Zweimal Preston, einmal Child, einmal Preston/Child und bisher alles für gut befunden. Nun, viel verkehrt machen kann man da nicht, dachte ich, und griff zum nächsten Roman des Erfolgsduos.

"Thunderhead" hört sich schon vom Titel her vielversprechend an, auch wenn der Klappentext in Sachen "Archäologische Spurensuche in Midwest-USA jetzt nicht unbedingt mein Fall ist. "Mount Dragon" in New Mexico hat da eigentlich gereicht, müssen es denn wieder irgendwelche Canyons und Mesas.

Es müssen. Diesmal in Utah und Arizona. Die Archäologin Dr. Nora Kelly erhält einen 16 Jahre alten Brief ihres ebenso lange verschwundenen und vermutlich toten Vaters, der glaubte, die legendäre Anasazi-Stadt Quiviera gefunden zu haben. Nora schafft es mit Hilfe des Briefes und einer Satellitenanalyse des Elektronikspezialisten Peter Holroyd, der für das Shutleprogramm der NASA arbeitet, den Direktor des Archäologischen Instituts, in dem sie angestellt ist, zu überzeugen, dass die sagenumwobene Stadt tatsächlich existieren kann.

Direktor Goddard genehmigt eine Expedition. Der Weg, den Noras Vater in dem Brief beschreibt, ist allerdings so beschwerlich, das man die Strecke nicht mit Hubschraubern zurücklegen kann, sondern zu Pferd aufbrechen muss. So macht sich eine bunte Gruppe Archäologen, einem Koch, einem Journalisten und einem Cowboy auf den Weg, um auf Indiana Jones Spuren zu wandeln.

Mal ehrlich, wenn da jetzt ständig was passieren würde, könnte man noch von einem Thriller sprechen, aber die wenigen "Überfälle", die sich auf den 556 Seiten ereignen, geraten angesichts der ausschweifenden Beschreibungen der archäologischen Tätigkeiten dann doch bald in Vergessenheit. Der Roman glänzt vor gähnender Langeweile. Das Autorenduo wird es offenbar nicht müde in zeilenschindender Manier den bescherlichen Weg nach Quiviera zu beschreiben. Und selbst, als die Gruppe das Ziel erreicht und dann zwischendurch doch mal etwas geschieht, berührt das eigentlich niemanden, denn die Charaktere bleiben sehr farblos. Zu viele Namen, die auch noch ähnlich klingen (Aaron und Aragon, Black und Smithback, Sloane und Swire) machen das Zuordnen, wer wer ist, anfangs schwer und lassen kein echtes Identifikationsgefühl mit einem der Protagonisten aufkommen.

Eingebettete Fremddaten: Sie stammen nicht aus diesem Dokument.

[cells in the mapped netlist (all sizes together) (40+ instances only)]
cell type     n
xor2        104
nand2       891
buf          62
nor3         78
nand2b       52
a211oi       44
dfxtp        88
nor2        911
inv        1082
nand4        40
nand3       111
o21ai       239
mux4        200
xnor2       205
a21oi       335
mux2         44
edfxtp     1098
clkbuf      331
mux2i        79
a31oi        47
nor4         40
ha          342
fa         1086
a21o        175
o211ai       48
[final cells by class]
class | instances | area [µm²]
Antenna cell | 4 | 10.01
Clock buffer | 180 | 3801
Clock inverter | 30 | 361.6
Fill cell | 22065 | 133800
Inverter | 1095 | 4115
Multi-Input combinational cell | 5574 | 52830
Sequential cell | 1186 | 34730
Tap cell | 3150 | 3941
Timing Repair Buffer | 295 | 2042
### config.mk
export PLATFORM = sky130hd
export DESIGN_NAME = worker_pool_affinity_allocator_core
export DESIGN_NICKNAME = d
export VERILOG_FILES = /design/src/design/wpa_pkg.sv /design/src/design/wpa_front.sv /design/src/design/wpa_queue.sv /design/src/design/wpa_back.sv /design/src/design/worker_pool_affinity_allocator_core.sv
export SDC_FILE = /design/constraint.sdc
export NUM_CORES = 1
export LEC_CHECK = 0
export ABC_CLOCK_PERIOD_IN_PS = 5300
export BUFFER_PORTS_ARGS = -buffer_cell sky130_fd_sc_hd__buf_2
export CORE_ASPECT_RATIO = 1.2
export CORE_MARGIN = 5
export CORE_UTILIZATION = 45
export DETAILED_ROUTE_END_ITERATION = 10
export HOLD_SLACK_MARGIN = 0.02
export PLACE_DENSITY = 0.6
export SLEW_MARGIN = 10
export SYNTH_ARGS = -nofsm -noshare
export SYNTH_HDL_FRONTEND = slang
export SYNTH_SLANG_ARGS = --single-unit
export TNS_END_PERCENT = 100
### constraint.sdc
create_clock -name clk_i -period 5.3 [get_ports clk_i]
set_input_delay 0.53 -clock clk_i [delete_from_list [all_inputs] [get_ports clk_i]]
set_output_delay 0.53 -clock clk_i [all_outputs]
set_load 0.1 [all_outputs]
`config.mk`:
```
export PLATFORM = sky130hd
export DESIGN_NAME = radix_digit_converter_top
export DESIGN_NICKNAME = d
export VERILOG_FILES = /design/src/hdl/rdc_pkg.sv /design/src/hdl/rdc_divider.sv /design/src/hdl/rdc_digit_stack.sv /design/src/hdl/radix_digit_converter_top.sv
export SDC_FILE = /design/constraint.sdc
export NUM_CORES = 1
export LEC_CHECK = 0
export BUFFER_PORTS_ARGS = -buffer_cell sky130_fd_sc_hd__buf_2
export CORE_ASPECT_RATIO = 0.75
export CORE_UTILIZATION = 57
export CTS_BUF_LIST = sky130_fd_sc_hd__clkbuf_8
export CTS_CLUSTER_DIAMETER = 120
export DETAILED_ROUTE_END_ITERATION = 10
export PLACE_DENSITY = 0.85
export SYNTH_ARGS = -nofsm -noshare
export SYNTH_HDL_FRONTEND = slang
export SYNTH_SLANG_ARGS = --single-unit
```
`constraint.sdc`:
```
create_clock -name clk -period 5.84 [get_ports clk]
set_input_delay 0 -clock clk [delete_from_list [all_inputs] [get_ports clk]]
set_output_delay 0 -clock clk [all_outputs]
set_load 0.02 [all_outputs]
```
## src/rtl/core/r5sbd_pkg.sv

```systemverilog
// ---------------------------------------------------------------------------
// r5sbd_pkg
// Shared widths, reset values and result codes of the RAID-5 stripe block
// distributor.
// ---------------------------------------------------------------------------
package r5sbd_pkg;

   localparam int LBA_W          = 12;
   localparam int CSR_W          = 5;
   localparam int DISK_OUT_W     = 4;
   localparam int STRIPE_OUT_W   = 12;
   localparam int KIND_W         = 2;
   localparam int DISK_COUNT_RST = 4;
   localparam int CSR_MIN_DISKS  = 2;

   // Largest quotient of a sector address by the smallest legal map size
   // fits in this many bits, so the index reduction needs this many steps.
   localparam int IDX_RED_STEPS  = 8;

   typedef enum logic [KIND_W-1:0] {
      KIND_UPDATE = 2'd0,
      KIND_DATA   = 2'd1,
      KIND_PARITY = 2'd2
   } kind_type;

endpackage

```

## src/rtl/core/r5sbd_place.sv

```systemverilog
// ---------------------------------------------------------------------------
// r5sbd_place
// Rotating parity placement: disk count register, rotation state, the
// per-sector decision and the result register.
// ---------------------------------------------------------------------------
module r5sbd_place
   import r5sbd_pkg::*;
#(
   parameter int MAP_ENTRIES = 4096,
   parameter int MAX_DISKS   = 16
) (
   input  logic                           clock,
   input  logic                           reset,
   input  logic                           accept,
   input  logic                           csr_we,
   input  logic [CSR_W-1:0]               csr_wdata,
   input  logic                           hit_valid,
   input  logic [$clog2(MAX_DISKS)-1:0]   hit_disk,
   input  logic [$clog2(MAP_ENTRIES)-1:0] hit_stripe,
   output logic                           upd_en,
   output logic [$clog2(MAX_DISKS)-1:0]   upd_disk,
   output logic [$clog2(MAP_ENTRIES)-1:0] upd_stripe,
   output logic                           stall,
   output logic                           rsp_valid,
   output logic [DISK_OUT_W-1:0]          rsp_disk,
   output logic [STRIPE_OUT_W-1:0]        rsp_stripe,
   output logic [KIND_W-1:0]              rsp_kind,
   output logic                           rsp_last
);

   localparam int DW     = $clog2(MAX_DISKS);
   localparam int CW     = $clog2(MAX_DISKS + 1);
   localparam int AW     = $clog2(MAP_ENTRIES);
   localparam int NW     = DW + 2;
   localparam int DC_RST = (DISK_COUNT_RST > MAX_DISKS) ? MAX_DISKS : DISK_COUNT_RST;
   localparam int PAR_RST = DC_RST - 1;

   logic [CW-1:0]  dc_ff,     dc_in;
   logic [DW-1:0]  parity_ff, parity_in;
   logic [DW-1:0]  next_ff,   next_in;
   logic [AW-1:0]  stripe_ff, stripe_in;
   logic           s1_ff;
   logic           pend_ff,   pend_in;
   logic [DW-1:0]  pdisk_ff;
   logic [AW-1:0]  pstripe_ff;
   logic           rv_ff,     rv_in;
   logic [DW-1:0]  rdisk_ff,  rdisk_in;
   logic [AW-1:0]  rstripe_ff, rstripe_in;
   kind_type       rkind_ff,  rkind_in;
   logic           rlast_ff,  rlast_in;
   logic [NW-1:0]  nd;
   logic           full;
   logic [7:0]     csr_val;
   logic [DW-1:0]  new_parity;

   always_comb begin
      nd = NW'(next_ff) + NW'(1);
      if (nd == NW'(parity_ff)) begin
         nd = nd + NW'(1);
      end
      full = ~hit_valid & (nd >= NW'(dc_ff));
   end

   assign stall      = s1_ff & full;
   assign upd_en     = s1_ff & ~hit_valid;
   assign upd_disk   = next_ff;
   assign upd_stripe = stripe_ff;

   // A written disk count is clamped to the legal range.
   always_comb begin
      csr_val = 8'(csr_wdata);
      if (csr_val < 8'(CSR_MIN_DISKS)) begin
         csr_val = 8'(CSR_MIN_DISKS);
      end else if (csr_val > 8'(MAX_DISKS)) begin
         csr_val = 8'(MAX_DISKS);
      end
   end

   always_comb begin
      dc_in      = dc_ff;
      parity_in  = parity_ff;
      next_in    = next_ff;
      stripe_in  = stripe_ff;
      pend_in    = 1'b0;
      rv_in      = 1'b0;
      rdisk_in   = next_ff;
      rstripe_in = stripe_ff;
      rkind_in   = KIND_DATA;
      rlast_in   = 1'b1;
      new_parity = (parity_ff == '0) ? DW'(dc_ff - CW'(1)) : parity_ff - DW'(1);

      if (pend_ff) begin
         rv_in      = 1'b1;
         rdisk_in   = pdisk_ff;
         rstripe_in = pstripe_ff;
         rkind_in   = KIND_PARITY;
      end else if (s1_ff) begin
         rv_in = 1'b1;
         if (hit_valid) begin
            rdisk_in   = hit_disk;
            rstripe_in = hit_stripe;
            rkind_in   = KIND_UPDATE;
         end else if (!full) begin
            next_in = DW'(nd);
         end else begin
            // The stripe is complete: the parity transfer follows next cycle.
            rlast_in  = 1'b0;
            pend_in   = 1'b1;
            parity_in = new_parity;
            next_in   = (new_parity == '0) ? DW'(1) : '0;
            if ((AW + 1)'(stripe_ff) + (AW + 1)'(1) == (AW + 1)'(MAP_ENTRIES)) begin
               stripe_in = '0;
            end else begin
               stripe_in = stripe_ff + AW'(1);
            end
         end
      end

      // A disk count write restarts the rotation; map and stripe are kept.
      if (csr_we) begin
         dc_in     = CW'(csr_val);
         parity_in = DW'(csr_val - 8'd1);
         next_in   = (DW'(csr_val - 8'd1) == '0) ? DW'(1) : '0;
      end
   end

   always_ff @(posedge clock) begin
      if (reset) begin
         dc_ff     <= CW'(DC_RST);
         parity_ff <= DW'(PAR_RST);
         next_ff   <= (PAR_RST == 0) ? DW'(1) : '0;
         stripe_ff <= '0;
         s1_ff     <= 1'b0;
         pend_ff   <= 1'b0;
         rv_ff     <= 1'b0;
      end else begin
         dc_ff     <= dc_in;
         parity_ff <= parity_in;
         next_ff   <= next_in;
         stripe_ff <= stripe_in;
         s1_ff     <= accept;
         pend_ff   <= pend_in;
         rv_ff     <= rv_in;
      end
   end

   always_ff @(posedge clock) begin
      if (pend_in) begin
         pdisk_ff   <= parity_ff;
         pstripe_ff <= stripe_ff;
      end
      rdisk_ff   <= rdisk_in;
      rstripe_ff <= rstripe_in;
      rkind_ff   <= rkind_in;
      rlast_ff   <= rlast_in;
   end

   assign rsp_valid  = rv_ff;
   assign rsp_disk   = DISK_OUT_W'(rdisk_ff);
   assign rsp_stripe = STRIPE_OUT_W'(rstripe_ff);
   assign rsp_kind   = rkind_ff;
   assign rsp_last   = rlast_ff;

   a_pend_excludes_item: assert property (@(posedge clock) disable iff (reset)
      pend_ff |-> !s1_ff)
      else $error("item decision collides with pending parity transfer");

   a_parity_follows_data: assert property (@(posedge clock) disable iff (reset)
      (rv_ff && rkind_ff == KIND_PARITY) |->
         $past(rv_ff && rkind_ff == KIND_DATA && !rlast_ff))
      else $error("parity transfer without preceding stripe-closing data transfer");

   a_rotation_in_range: assert property (@(posedge clock) disable iff (reset)
      (parity_ff < DW'(dc_ff - CW'(1)) || parity_ff == DW'(dc_ff - CW'(1)))
      && NW'(next_ff) < NW'(dc_ff) && next_ff != parity_ff)
      else $error("rotation state outside the disk count");

endmodule

```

Erst auf den letzten 100 Seiten kommt so etwas wie Spannung auf, die aber noch weit, weit hinter dem hinkt, was ich bisher von Preston und Child gelesen habe. Ich hoffe, "Thunderhead" war nur ein Ausrutscher.

Zur Verteidigung des Romans muss ich allerdings sagen, dass ich ihn brav bis zum Ende gelesen habe.